During the rainy season, from mid-October to March, a small, bright yellow frog prowls the floor of the Brazilian Atlantic forest. This is the pumpkin toadlet, and as it wanders, it emits a soft, buzzing mating call. The ritual is heart-felt, but a little wasted. In 2017, scientists discovered that the call vibrates at a frequency that its desired audience – an alluring female froglet – cannot detect. This makes the pumpkin toadlet the only perplexing example in biology of a species deaf to its own mating call.
So how do the frogs communicate, if not by sound? Scientists think that the tiny toadlet may have come to rely more on a visual strategy. When the male catches sight of a lady-frog that he likes the look of, he waves his arms frantically above his head and lets his mouth gape open, in a grand display which is apparently irresistibly tempting if you happen to be a female toadlet. (Evidently, unwarranted and over-enthusiastic public displays of affection are not the exclusive reserve of human males in nightclubs).

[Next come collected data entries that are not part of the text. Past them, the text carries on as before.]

==> src/rtl/edge_pend_ctrl.sv <==
module edge_pend_ctrl #(
  parameter int ADDR_W = 8,
  parameter int NLINE = 4,
  parameter logic [ADDR_W-1:0] OFS_MASK = 8'h28,
  parameter logic [ADDR_W-1:0] OFS_RISE = 8'h2C,
  parameter logic [ADDR_W-1:0] OFS_FALL = 8'h30,
  parameter logic [ADDR_W-1:0] OFS_PEND = 8'h34,
  parameter logic [ADDR_W-1:0] OFS_SWT  = 8'h38
) (
  input  logic              clk,
  input  logic              rst_n,
  input  logic [NLINE-1:0]  line_in,
  input  logic [ADDR_W-1:0] bus_addr,
  input  logic              bus_wen,
  input  logic [31:0]       bus_wdata,
  output logic [31:0]       bus_rdata,
  output logic              irq_o
);

  function automatic logic [NLINE-1:0] pick(input logic [31:0] w);
    return {w[9], w[8], w[1], w[0]};
  endfunction

  function automatic logic [31:0] spread(input logic [NLINE-1:0] v);
    return {22'b0, v[3:2], 6'b0, v[1:0]};
  endfunction

  logic [NLINE-1:0] sync1, sync2, prev;
  logic [NLINE-1:0] mask, rise, fall, pend, swt;
  logic             irq_q;

  wire [NLINE-1:0] wbits  = pick(bus_wdata);
  wire [NLINE-1:0] edg    = (sync2 & ~prev & rise) | (~sync2 & prev & fall);
  wire [NLINE-1:0] clr    = (bus_wen && bus_addr == OFS_PEND) ? wbits : '0;
  wire [NLINE-1:0] sw_set = (bus_wen && bus_addr == OFS_SWT) ? (wbits & ~swt & mask) : '0;

  always_ff @(posedge clk or negedge rst_n) begin
    if (!rst_n) begin
      sync1 <= '0;
      sync2 <= '0;
      prev  <= '0;
      mask  <= '0;
      rise  <= '0;
      fall  <= '0;
      pend  <= '0;
      swt   <= '0;
      irq_q <= 1'b0;
    end else begin
      sync1 <= line_in;
      sync2 <= sync1;
      prev  <= sync2;
      if (bus_wen && bus_addr == OFS_MASK) mask <= wbits;
      if (bus_wen && bus_addr == OFS_RISE) rise <= wbits;
      if (bus_wen && bus_addr == OFS_FALL) fall <= wbits;
      pend  <= (pend & ~clr) | edg | sw_set;
      swt   <= (swt | sw_set) & ~clr;
      irq_q <= |(pend & mask);
    end
  end

  always_comb begin
    case (bus_addr)
      OFS_MASK: bus_rdata = spread(mask);
      OFS_RISE: bus_rdata = spread(rise);
      OFS_FALL: bus_rdata = spread(fall);
      OFS_PEND: bus_rdata = spread(pend);
      OFS_SWT:  bus_rdata = spread(swt);
      default:  bus_rdata = '0;
    endcase
  end

  assign irq_o = irq_q;

  logic past_ok;
  always_ff @(posedge clk or negedge rst_n)
    if (!rst_n) past_ok <= 1'b0;
    else        past_ok <= 1'b1;

  p_sticky_r6: assert property (@(posedge clk) disable iff (!rst_n)
    (past_ok && !(bus_wen && bus_addr == OFS_PEND)) |=> ((pend & $past(pend)) == $past(pend)));

  p_swt_in_pend_r10: assert property (@(posedge clk) disable iff (!rst_n)
    (swt & ~pend) == '0);

  p_swt_masked_r9: assert property (@(posedge clk) disable iff (!rst_n)
    past_ok |-> ((swt & ~$past(swt) & ~$past(mask)) == '0));

  p_irq_rise_r11: assert property (@(posedge clk) disable iff (!rst_n)
    (past_ok && $rose(irq_q)) |-> $past((pend & mask) != '0));

endmodule

==> config.mk <==
export PLATFORM = sky130hd
export DESIGN_NAME = edge_pend_ctrl
export DESIGN_NICKNAME = d
export VERILOG_FILES = /design/src/rtl/edge_pend_ctrl.sv
export SDC_FILE = /design/constraint.sdc
export NUM_CORES = 1
export LEC_CHECK = 0
export CAP_MARGIN = 20
export CORE_ASPECT_RATIO = 0.9
export CORE_UTILIZATION = 37
export CTS_CLUSTER_DIAMETER = 50
export CTS_CLUSTER_SIZE = 10
export DETAILED_ROUTE_END_ITERATION = 16
export HOLD_SLACK_MARGIN = 0.05
export PLACE_DENSITY = 0.88
export SYNTH_ARGS = -nofsm -noshare
export SYNTH_HDL_FRONTEND = slang
export SYNTH_SLANG_ARGS = --single-unit
==> constraint.sdc <==
create_clock -name clk -period 1.62 [get_ports clk]
set_input_delay 0.243 -clock clk [delete_from_list [all_inputs] [get_ports clk]]
set_output_delay 0.243 -clock clk [all_outputs]
set_load 0.005 [all_outputs]
==> impl_metrics.toml <==
[outcome]
status = "finished, violations left"
violations = "setup timing"

[worst_setup_path]
worstSetupStartpointType = "input port"
path_delay_family = "simple AND/OR/NAND/NOR gates"
path_cells = "buf_8 -> or4b_4 -> buf_6 -> o22ai_1 -> a22o_1 -> buf_2"
crit_arrival_ns = 1.45
worstPathRequired_ns = 1.38
crit_path_end_kind = "output pin"
critPathBufInv = 3
crit_type = "in -> out"
critPathSlowestCell = "or4b_4"
cp_slowest_stage_delay_ns = 0.55
cp_max_fo = 6

[place]
gp_congestion = 0.850
io_buffers = 23
hpwlAfterDp_microns = 2670

[power]
leakage_nw = 1.09
power_mw = 1.94
ir_drop_mv = 0.392
p_per_area_mw_per_mm2 = 839

[sta]
fmax_mhz = 589
clock_skew_ns = 0.00639
finalCriticalPeriod_ns = 1.70
hold_viol = 0
fin_crit_sh_pct = 105
rsz0062_at_grt = "true"
final_max_slew_viol_count = 0
fin_setup_tns_ns = -0.571
final-setup-viol-count = 12
fin_ws_ns = -0.0776

[job]
drv_cap = 0

[global_routing]
grt_pass1_wl_microns = 6380
grt_max_degree = 34
grt.total_usage_pct = 18.1
antenna_found_initial = 0
grt_pass1_vias = 1278
grt_overflow = 0

[synth]
synth-simple-area-share_pct = 12.7
synthAdderAreaFrac_pct = 0
synth_top_family_by_area = "buffers and inverters"
syn_area_sq_mm = 0.00175
synth-seq-cells = 33
syn-instance-count = 154
synthXorXnorAreaFrac_pct = 0
synth.area.mux_share_pct = 14.0
synth_warnings = 0
syn_avg_cell_area_sq_um = 11.4
ys_seq_area_share_pct = 47.2
synth_compound_area_share_pct = 11.4
ys_types = 29

[finish]
antenna_cells = 0
area_growth_pct = 32.5
layout_common_cells = "dfrtp_1 (33), conb_1 (28), buf_4 (20), nand2_1 (15), clkdlybuf4s50_1 (11)"
layout.nets = 251
final_common_cell = "dfrtp_1"
drive_gt1_share_pct = 36.6

[route]
ant_nets = 0
drtIter0Drc = 73
drc = 0
via_count = 1296
vias_per_cell = 4.85
routedWlPerCell_microns = 15.4
wl_microns = 4110
first_pass_iters = 4

[die]
die_y_microns = 67.3
rows = 23
die-area_sq_mm = 0.00501
core_area_sq_mm = 0.00449
initial_core_util_pct = 39.0
die_x_microns = 74.5
ioPinCount = 80

[clocking]
cts_tree = "yes"
clockBufferDepth = 2
clkSlewWorstSetupHoldPaths_ns = 0.06
cts_htree_levels = 2
worst_skew_pair.late_latency_ns = 0.29
clkSinkCount = 33
root_buffer = "clkbuf_8"
cts_made_buffers = 5

[hold_path]
hold_class = "reg -> reg"
-- path summary, 6_finish.rpt --
path	from	end	slack (ns)	cells past startpoint
min in group asynchronous	rst_n	irq_o	0.37	2
worst min-delay path	sync1[0]	sync2[0]	0.35	0
worst max register to register	mask[2]	swt[2]	0.31	3
worst min register to register	sync1[0]	sync2[0]	0.35	0
max in group asynchronous	rst_n	prev[0]	0.95	2
worst max-delay path	bus_addr[1]	bus_rdata[1]	-0.08	6
-- synth_stat cells --
| master | count | share of area [%] |
|---|---|---|
| nand3b_1 | 4 | 1.7 |
| nand2_1 | 15 | 3.2 |
| a22oi_1 | 6 | 2.6 |
| or4_1 | 4 | 1.7 |
| or4b_2 | 1 | 0.57 |
| buf_2 | 2 | 0.57 |
| mux2_2 | 4 | 2.6 |
| nand2b_1 | 1 | 0.36 |
| or2_2 | 1 | 0.36 |
| o22ai_1 | 4 | 1.4 |
| or3b_4 | 1 | 0.64 |
| conb_1 | 1 | 0.21 |
| dfrtp_1 | 33 | 47 |
| mux2i_1 | 8 | 4.6 |
| inv_1 | 5 | 1.1 |
| or4_4 | 1 | 0.64 |
| mux2_4 | 8 | 6.9 |
| buf_4 | 28 | 12 |
| nor4_2 | 1 | 0.71 |
| a22o_1 | 4 | 2.0 |
| nor4_1 | 2 | 0.71 |
| or4b_1 | 1 | 0.57 |
| clkbuf_1 | 4 | 0.86 |
| or3_1 | 1 | 0.36 |
| or3_4 | 1 | 0.64 |
| o41ai_1 | 4 | 2.0 |
| o211ai_1 | 4 | 1.7 |
| nor3b_1 | 1 | 0.43 |
| o21a_1 | 4 | 1.7 |
-- per-stage QoR --
| step | instances | util (%) | hold WS, ns | worst slack [ns] | instance area [sq um] |
|---|---|---|---|---|---|
| after floorplan | 181 | - | -0.0526 | -0.0783 | 1890 |
| after global placement | 252 | 46.9 | 0.332 | -0.766 | 2100 |
| after detailed placement | 252 | 46.9 | 0.336 | -0.778 | 2100 |
| after CTS | 266 | 50.3 | 0.350 | -0.122 | 2260 |
| after global routing | 267 | 51.6 | 0.360 | -0.130 | 2320 |
| final | 267 | 51.6 | 0.347 | -0.0776 | 2320 |
-- repair_timing --
action	4_1_cts	5_1_grt
setup endpoints to repair	24	17
pin swaps	12	8
hold buffers	0	0
gates resized for setup	54	13
setup buffers	6	1
-- metal layers --
metal | global-route usage [%] | vias to the layer above | wire, microns
met1 | 23.5 | 634 | 1700
met3 | 5.37 | 15 | 233
li1 | - | 597 | -
met4 | 8.96 | 0 | 122
met5 | 0 | - | 0
met2 | 27.4 | 50 | 2050
-- where the power goes --
part           leakage (nW)  total (mW)  switching (mW)  internal [mW]
sequential            0.391       0.897          0.0300          0.867
combinational         0.644       0.251           0.121          0.130
clock                0.0585       0.797           0.296          0.501
total                  1.09        1.94           0.447           1.50
-- worst register-to-register path: stages, from the launching register on --
cell and delay [ns]:
dfrtp_1 0.41, nand2_1 0.08, or4_4 0.53, a22oi_1 0.21
-- cell type report --
type / instances / area (sq um)
tap: 62 / 77.6
clock inverter: 1 / 30.0
inverter: 5 / 18.8
sequential: 33 / 826
clock buffer: 7 / 86.3
fill: 398 / 2170
multi-input combinational: 109 / 845
timing repair buffer: 50 / 435
-- kinds of logic (layout without fill, tap and decap cells) --
family	count (synthesis)	count (layout)
flops	33	33
compound gates	26	26
buf+inv	39	63
other cells	1	28
mux	20	20
simple gates	35	35
-- sequential cells by signal, indices dropped and copies added, names as in the netlist --
signal,count
fall,4
mask,4
rise,4
prev,4
sync1,4
irq_o,1
swt,4
sync2,4
pend,4
Note: power is estimated with default switching activity, not from simulation.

As an extension of this, some researchers believe that the physical throbbing of the creature’s throat could also be an important visual cue, with the sound of the call simply being an unnecessary by-product of the movement.

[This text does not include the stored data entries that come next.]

--- config.mk ---
export PLATFORM = sky130hd
export DESIGN_NAME = sdram_bank_tracker
export DESIGN_NICKNAME = d
export VERILOG_FILES = /design/src/rtl/sbt_pkg.sv /design/src/rtl/sbt_cmd_decode.sv /design/src/rtl/sbt_bank_slot.sv /design/src/rtl/sbt_burst_tracker.sv /design/src/rtl/sdram_bank_tracker.sv
export SDC_FILE = /design/constraint.sdc
export NUM_CORES = 1
export LEC_CHECK = 0
export BUFFER_PORTS_ARGS = -buffer_cell sky130_fd_sc_hd__buf_4
export CAP_MARGIN = 20
export CORE_ASPECT_RATIO = 0.9
export CORE_MARGIN = 5
export CORE_UTILIZATION = 60
export CTS_CLUSTER_DIAMETER = 50
export DETAILED_ROUTE_END_ITERATION = 6
export PLACE_DENSITY = 0.87
export SLEW_MARGIN = 20
export SYNTH_ARGS = -nofsm -noshare
export SYNTH_HDL_FRONTEND = slang
export SYNTH_SLANG_ARGS = --single-unit
--- constraint.sdc ---
create_clock -name clk -period 6.9 [get_ports clk]
set_input_delay 0.345 -clock clk [delete_from_list [all_inputs] [get_ports clk]]
set_output_delay 0.345 -clock clk [all_outputs]
set_load 0.005 [all_outputs]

Now, however, a new element of intrigue has been added to the pumpkin toadlet. While studying methods of communication between the frogs, researchers based at NYU Abu Dhabi stumbled upon a fascinating observation. To their surprise, shining a UV light on the tiny amphibian revealed striking fluorescent patches decorating its head and back. The patches cannot be seen by the by the naked human eye, but it is possible that they could be visible to other animals.

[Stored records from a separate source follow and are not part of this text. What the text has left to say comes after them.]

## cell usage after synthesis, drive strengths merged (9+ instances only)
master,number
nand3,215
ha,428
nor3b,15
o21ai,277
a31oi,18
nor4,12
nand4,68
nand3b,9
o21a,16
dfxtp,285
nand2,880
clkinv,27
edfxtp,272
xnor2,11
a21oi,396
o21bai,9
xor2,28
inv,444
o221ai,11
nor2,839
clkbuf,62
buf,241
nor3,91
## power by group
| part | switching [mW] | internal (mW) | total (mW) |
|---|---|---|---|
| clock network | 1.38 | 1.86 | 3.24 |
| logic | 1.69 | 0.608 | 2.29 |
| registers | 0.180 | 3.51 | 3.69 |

In a paper published in Scientific reports, the researchers explain that the entire skeleton of the pumpkin toadlet is actually intensely fluorescent. The patches are visible in these areas because this is where the skin is thinnest, and therefore where the bone is most exposed to the UV light. Though fluorescence has been observed before in nature, it has almost always been in some form of external tissue: the cuticle of scorpions, for example, or the skin of marine turtles. The chameleon is the only other vertebrate known to have an externally-visible fluorescent skeleton.
As for the purpose of this fluorescence, there are still several possibilities. The researchers suggest that it could play a role in communication with other members of the species, or that it could serve to ward off potential predators. In jumping spiders, scientists have shown that fluorescence is important for mating, with females that fail to fluoresce being, at worst, callously ignored by potential suitors, and, at best only half-heartedly pursued (a different kind of beauty standard indeed). Though a similar scenario could be envisioned in the pumpkin toadlet, Sandra Goutte – who worked in the study – believes that it is too soon to say.
“In nature if [the fluorescent patches] were visible to other animals, they could be used as intra-specific communication signals or as reinforcement of their aposematic coloration, warning potential predators of their toxicity,” she says. “However, more research on the behavior of these frogs and their predators is needed to pinpoint the potential function of this unique luminescence.”